WHAT TO PRODUCE ::
In the entries below, every line with the string "along" is to be reported.

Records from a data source
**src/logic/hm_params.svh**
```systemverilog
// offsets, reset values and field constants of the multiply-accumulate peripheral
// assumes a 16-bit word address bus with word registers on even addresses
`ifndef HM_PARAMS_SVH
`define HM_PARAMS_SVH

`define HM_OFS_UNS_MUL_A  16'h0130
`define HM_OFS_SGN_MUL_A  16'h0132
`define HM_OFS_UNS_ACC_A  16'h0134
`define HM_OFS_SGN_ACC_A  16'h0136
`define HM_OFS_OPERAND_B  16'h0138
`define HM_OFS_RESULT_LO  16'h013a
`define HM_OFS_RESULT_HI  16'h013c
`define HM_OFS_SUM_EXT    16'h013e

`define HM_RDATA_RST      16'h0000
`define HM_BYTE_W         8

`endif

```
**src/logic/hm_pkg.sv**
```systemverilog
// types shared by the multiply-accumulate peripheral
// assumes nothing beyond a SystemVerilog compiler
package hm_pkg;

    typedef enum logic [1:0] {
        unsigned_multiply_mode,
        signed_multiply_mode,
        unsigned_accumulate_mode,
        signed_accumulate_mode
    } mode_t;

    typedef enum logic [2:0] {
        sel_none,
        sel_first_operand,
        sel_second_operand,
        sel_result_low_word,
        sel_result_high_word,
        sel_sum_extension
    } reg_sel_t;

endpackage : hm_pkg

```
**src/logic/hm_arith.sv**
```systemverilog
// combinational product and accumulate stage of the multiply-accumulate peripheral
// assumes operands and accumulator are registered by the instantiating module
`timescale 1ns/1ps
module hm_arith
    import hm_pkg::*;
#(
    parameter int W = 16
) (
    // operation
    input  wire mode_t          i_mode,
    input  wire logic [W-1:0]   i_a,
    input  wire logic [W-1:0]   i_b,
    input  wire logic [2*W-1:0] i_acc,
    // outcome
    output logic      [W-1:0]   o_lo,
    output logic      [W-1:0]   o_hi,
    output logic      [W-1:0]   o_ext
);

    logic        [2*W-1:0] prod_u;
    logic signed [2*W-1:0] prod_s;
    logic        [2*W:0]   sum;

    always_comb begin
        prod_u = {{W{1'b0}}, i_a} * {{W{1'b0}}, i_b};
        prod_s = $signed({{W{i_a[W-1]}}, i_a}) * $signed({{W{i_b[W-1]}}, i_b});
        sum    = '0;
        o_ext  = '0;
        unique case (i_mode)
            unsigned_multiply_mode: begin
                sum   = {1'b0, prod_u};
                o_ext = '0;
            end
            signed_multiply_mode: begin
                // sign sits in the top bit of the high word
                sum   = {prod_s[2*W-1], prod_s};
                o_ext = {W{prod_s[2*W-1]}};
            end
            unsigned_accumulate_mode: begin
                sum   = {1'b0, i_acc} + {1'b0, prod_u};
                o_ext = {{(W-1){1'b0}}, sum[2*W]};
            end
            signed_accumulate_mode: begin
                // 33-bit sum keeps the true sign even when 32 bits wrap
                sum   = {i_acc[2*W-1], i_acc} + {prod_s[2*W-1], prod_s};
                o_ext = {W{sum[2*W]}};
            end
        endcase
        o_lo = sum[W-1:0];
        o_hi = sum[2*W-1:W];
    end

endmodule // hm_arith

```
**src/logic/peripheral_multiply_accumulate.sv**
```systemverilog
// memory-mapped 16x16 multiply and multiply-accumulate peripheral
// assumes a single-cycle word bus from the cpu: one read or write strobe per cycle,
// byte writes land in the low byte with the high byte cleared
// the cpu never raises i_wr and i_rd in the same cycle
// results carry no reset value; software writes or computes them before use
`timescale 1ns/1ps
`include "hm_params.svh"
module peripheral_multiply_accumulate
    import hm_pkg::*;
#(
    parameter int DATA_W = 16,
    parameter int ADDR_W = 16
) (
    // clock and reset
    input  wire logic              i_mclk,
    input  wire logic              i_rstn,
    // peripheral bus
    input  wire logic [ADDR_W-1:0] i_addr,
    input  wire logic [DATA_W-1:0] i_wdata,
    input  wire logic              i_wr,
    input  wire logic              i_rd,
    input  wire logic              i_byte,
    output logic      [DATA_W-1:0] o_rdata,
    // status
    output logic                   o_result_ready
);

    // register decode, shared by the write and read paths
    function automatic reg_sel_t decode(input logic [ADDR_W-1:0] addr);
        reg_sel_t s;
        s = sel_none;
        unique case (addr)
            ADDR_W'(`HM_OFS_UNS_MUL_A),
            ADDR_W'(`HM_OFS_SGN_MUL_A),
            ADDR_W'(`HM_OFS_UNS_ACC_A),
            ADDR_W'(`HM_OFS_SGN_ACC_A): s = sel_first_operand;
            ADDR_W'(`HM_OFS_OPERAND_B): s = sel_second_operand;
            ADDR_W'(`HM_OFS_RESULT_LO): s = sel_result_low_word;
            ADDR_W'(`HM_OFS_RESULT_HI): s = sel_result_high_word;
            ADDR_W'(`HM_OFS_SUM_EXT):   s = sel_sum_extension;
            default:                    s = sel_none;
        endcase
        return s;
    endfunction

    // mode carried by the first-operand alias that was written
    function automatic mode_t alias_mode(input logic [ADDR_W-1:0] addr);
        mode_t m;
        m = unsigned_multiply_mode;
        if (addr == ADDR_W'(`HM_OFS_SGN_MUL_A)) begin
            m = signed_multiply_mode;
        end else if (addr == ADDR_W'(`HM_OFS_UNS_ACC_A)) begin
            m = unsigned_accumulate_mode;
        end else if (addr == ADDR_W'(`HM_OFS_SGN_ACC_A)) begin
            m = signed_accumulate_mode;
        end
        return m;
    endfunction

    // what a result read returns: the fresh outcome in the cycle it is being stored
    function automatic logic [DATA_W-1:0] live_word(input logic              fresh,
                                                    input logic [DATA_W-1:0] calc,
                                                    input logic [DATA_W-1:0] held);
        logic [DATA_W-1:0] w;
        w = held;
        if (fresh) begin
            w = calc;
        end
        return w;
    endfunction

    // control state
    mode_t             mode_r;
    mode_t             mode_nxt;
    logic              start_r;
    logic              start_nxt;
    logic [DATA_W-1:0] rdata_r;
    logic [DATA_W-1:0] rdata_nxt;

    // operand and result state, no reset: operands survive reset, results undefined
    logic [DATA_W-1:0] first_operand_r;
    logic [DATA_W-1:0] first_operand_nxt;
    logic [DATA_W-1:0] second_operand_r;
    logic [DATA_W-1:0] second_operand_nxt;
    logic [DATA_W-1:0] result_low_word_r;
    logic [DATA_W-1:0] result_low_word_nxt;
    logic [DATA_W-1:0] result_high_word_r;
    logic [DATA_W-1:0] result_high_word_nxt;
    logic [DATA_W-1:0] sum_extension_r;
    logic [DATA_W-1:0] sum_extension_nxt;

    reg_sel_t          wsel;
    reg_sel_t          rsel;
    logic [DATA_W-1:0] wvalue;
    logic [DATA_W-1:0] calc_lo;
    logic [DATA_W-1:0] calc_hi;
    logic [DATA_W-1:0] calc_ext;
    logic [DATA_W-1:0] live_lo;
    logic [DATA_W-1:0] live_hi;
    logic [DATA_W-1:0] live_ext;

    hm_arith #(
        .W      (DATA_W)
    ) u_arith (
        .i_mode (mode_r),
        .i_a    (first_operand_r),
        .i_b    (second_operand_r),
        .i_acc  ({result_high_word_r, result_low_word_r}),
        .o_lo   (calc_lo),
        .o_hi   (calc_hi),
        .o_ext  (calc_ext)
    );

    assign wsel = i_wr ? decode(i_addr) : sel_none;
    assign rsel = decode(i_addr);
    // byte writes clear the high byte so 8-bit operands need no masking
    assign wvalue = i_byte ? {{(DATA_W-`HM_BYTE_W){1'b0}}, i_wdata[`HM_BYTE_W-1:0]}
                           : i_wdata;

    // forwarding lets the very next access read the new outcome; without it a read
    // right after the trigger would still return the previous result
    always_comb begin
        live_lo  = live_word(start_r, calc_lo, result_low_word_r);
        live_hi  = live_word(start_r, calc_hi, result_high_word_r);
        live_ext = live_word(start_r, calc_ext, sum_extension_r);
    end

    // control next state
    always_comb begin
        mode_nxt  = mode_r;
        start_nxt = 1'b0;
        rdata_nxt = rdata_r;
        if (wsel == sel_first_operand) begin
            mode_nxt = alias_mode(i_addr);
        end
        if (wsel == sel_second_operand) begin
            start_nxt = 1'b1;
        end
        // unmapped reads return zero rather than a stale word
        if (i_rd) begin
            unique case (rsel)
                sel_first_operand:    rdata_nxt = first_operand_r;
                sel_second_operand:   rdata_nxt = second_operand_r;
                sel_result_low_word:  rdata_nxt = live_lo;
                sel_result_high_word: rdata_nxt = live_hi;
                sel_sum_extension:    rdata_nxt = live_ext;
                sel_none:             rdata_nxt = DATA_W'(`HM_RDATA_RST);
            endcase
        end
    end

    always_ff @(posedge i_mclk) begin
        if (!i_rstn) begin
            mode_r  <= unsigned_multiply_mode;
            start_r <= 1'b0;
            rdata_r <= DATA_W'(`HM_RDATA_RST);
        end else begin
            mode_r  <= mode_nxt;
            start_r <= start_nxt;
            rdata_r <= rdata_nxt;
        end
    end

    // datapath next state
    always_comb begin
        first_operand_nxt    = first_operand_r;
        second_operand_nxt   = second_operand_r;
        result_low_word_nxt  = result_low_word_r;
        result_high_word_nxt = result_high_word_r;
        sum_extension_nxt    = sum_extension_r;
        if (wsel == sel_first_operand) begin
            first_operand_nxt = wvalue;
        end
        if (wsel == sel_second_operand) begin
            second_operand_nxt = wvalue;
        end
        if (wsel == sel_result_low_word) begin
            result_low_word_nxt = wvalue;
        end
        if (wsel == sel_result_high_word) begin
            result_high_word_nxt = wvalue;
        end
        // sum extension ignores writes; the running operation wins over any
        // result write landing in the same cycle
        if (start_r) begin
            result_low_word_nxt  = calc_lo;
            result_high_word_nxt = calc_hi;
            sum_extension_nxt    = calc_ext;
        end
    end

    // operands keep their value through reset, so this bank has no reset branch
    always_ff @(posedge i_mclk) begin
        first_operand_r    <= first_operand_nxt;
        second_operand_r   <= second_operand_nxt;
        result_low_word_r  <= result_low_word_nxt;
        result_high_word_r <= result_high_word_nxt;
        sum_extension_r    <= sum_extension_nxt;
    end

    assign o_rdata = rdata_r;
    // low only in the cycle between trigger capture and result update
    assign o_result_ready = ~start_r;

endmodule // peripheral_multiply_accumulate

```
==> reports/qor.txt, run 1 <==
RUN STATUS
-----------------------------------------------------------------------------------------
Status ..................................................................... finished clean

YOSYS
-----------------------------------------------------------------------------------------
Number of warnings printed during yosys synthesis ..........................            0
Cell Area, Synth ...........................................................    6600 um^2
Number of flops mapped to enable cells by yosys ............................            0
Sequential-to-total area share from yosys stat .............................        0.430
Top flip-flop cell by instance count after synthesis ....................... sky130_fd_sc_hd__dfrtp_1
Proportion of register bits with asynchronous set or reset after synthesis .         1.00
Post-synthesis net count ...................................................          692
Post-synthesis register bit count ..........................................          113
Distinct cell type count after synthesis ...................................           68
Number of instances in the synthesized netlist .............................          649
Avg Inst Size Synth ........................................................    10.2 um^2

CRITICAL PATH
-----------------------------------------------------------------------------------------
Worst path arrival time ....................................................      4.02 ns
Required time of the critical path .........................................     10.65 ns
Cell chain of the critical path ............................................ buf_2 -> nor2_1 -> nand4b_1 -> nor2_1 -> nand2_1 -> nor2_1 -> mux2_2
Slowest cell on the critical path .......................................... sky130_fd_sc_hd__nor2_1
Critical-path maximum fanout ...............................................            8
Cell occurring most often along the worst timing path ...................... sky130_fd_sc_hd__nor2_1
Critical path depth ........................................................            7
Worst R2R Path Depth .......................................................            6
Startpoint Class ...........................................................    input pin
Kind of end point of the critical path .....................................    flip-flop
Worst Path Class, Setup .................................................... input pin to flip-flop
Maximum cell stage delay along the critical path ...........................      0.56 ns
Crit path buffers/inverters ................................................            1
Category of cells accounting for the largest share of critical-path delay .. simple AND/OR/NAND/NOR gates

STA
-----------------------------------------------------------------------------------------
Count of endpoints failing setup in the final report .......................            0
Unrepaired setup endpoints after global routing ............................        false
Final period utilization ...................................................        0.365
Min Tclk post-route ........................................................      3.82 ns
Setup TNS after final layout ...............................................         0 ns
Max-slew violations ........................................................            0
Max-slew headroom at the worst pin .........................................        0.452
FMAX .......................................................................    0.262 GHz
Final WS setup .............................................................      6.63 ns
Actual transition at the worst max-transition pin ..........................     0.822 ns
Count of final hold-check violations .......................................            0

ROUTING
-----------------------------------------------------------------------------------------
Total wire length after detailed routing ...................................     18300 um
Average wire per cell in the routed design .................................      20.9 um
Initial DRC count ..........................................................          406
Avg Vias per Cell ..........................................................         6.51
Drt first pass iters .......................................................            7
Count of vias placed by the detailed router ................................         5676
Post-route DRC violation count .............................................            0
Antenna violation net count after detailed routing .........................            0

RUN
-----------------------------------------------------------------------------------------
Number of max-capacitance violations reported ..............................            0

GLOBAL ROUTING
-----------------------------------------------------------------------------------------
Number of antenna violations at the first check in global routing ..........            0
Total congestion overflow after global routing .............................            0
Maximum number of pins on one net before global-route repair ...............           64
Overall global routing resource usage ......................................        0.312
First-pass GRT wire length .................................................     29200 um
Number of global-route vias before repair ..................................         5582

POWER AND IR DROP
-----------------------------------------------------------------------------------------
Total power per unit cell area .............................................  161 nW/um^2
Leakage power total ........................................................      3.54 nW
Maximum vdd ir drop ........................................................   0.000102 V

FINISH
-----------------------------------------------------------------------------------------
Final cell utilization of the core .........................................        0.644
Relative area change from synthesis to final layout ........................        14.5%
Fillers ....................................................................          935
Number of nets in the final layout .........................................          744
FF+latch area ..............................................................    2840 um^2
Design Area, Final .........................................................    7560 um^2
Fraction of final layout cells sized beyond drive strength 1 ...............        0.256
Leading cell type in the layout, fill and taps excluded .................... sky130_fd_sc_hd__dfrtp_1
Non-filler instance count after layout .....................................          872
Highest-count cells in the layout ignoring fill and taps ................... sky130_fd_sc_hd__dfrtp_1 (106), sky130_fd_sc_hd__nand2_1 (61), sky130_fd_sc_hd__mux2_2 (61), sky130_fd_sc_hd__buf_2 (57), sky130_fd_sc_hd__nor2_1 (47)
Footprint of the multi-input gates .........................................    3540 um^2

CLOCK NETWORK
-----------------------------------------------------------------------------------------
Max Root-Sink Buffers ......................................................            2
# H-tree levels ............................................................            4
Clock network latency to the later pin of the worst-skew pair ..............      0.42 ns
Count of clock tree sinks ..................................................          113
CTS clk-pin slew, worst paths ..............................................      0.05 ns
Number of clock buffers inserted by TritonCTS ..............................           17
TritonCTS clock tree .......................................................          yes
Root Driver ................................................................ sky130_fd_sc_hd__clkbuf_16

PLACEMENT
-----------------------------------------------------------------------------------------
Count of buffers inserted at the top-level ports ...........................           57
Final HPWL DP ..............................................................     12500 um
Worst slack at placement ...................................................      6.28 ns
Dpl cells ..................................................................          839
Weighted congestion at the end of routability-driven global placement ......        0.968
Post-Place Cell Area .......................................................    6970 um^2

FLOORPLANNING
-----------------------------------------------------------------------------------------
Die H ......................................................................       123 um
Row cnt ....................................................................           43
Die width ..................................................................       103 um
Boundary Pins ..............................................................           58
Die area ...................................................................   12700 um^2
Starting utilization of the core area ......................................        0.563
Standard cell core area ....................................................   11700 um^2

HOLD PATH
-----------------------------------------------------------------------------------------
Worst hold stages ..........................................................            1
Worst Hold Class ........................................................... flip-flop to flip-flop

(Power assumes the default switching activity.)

EXPECTED ANSWER ::
Cell occurring most often along the worst timing path ...................... sky130_fd_sc_hd__nor2_1
Maximum cell stage delay along the critical path ...........................      0.56 ns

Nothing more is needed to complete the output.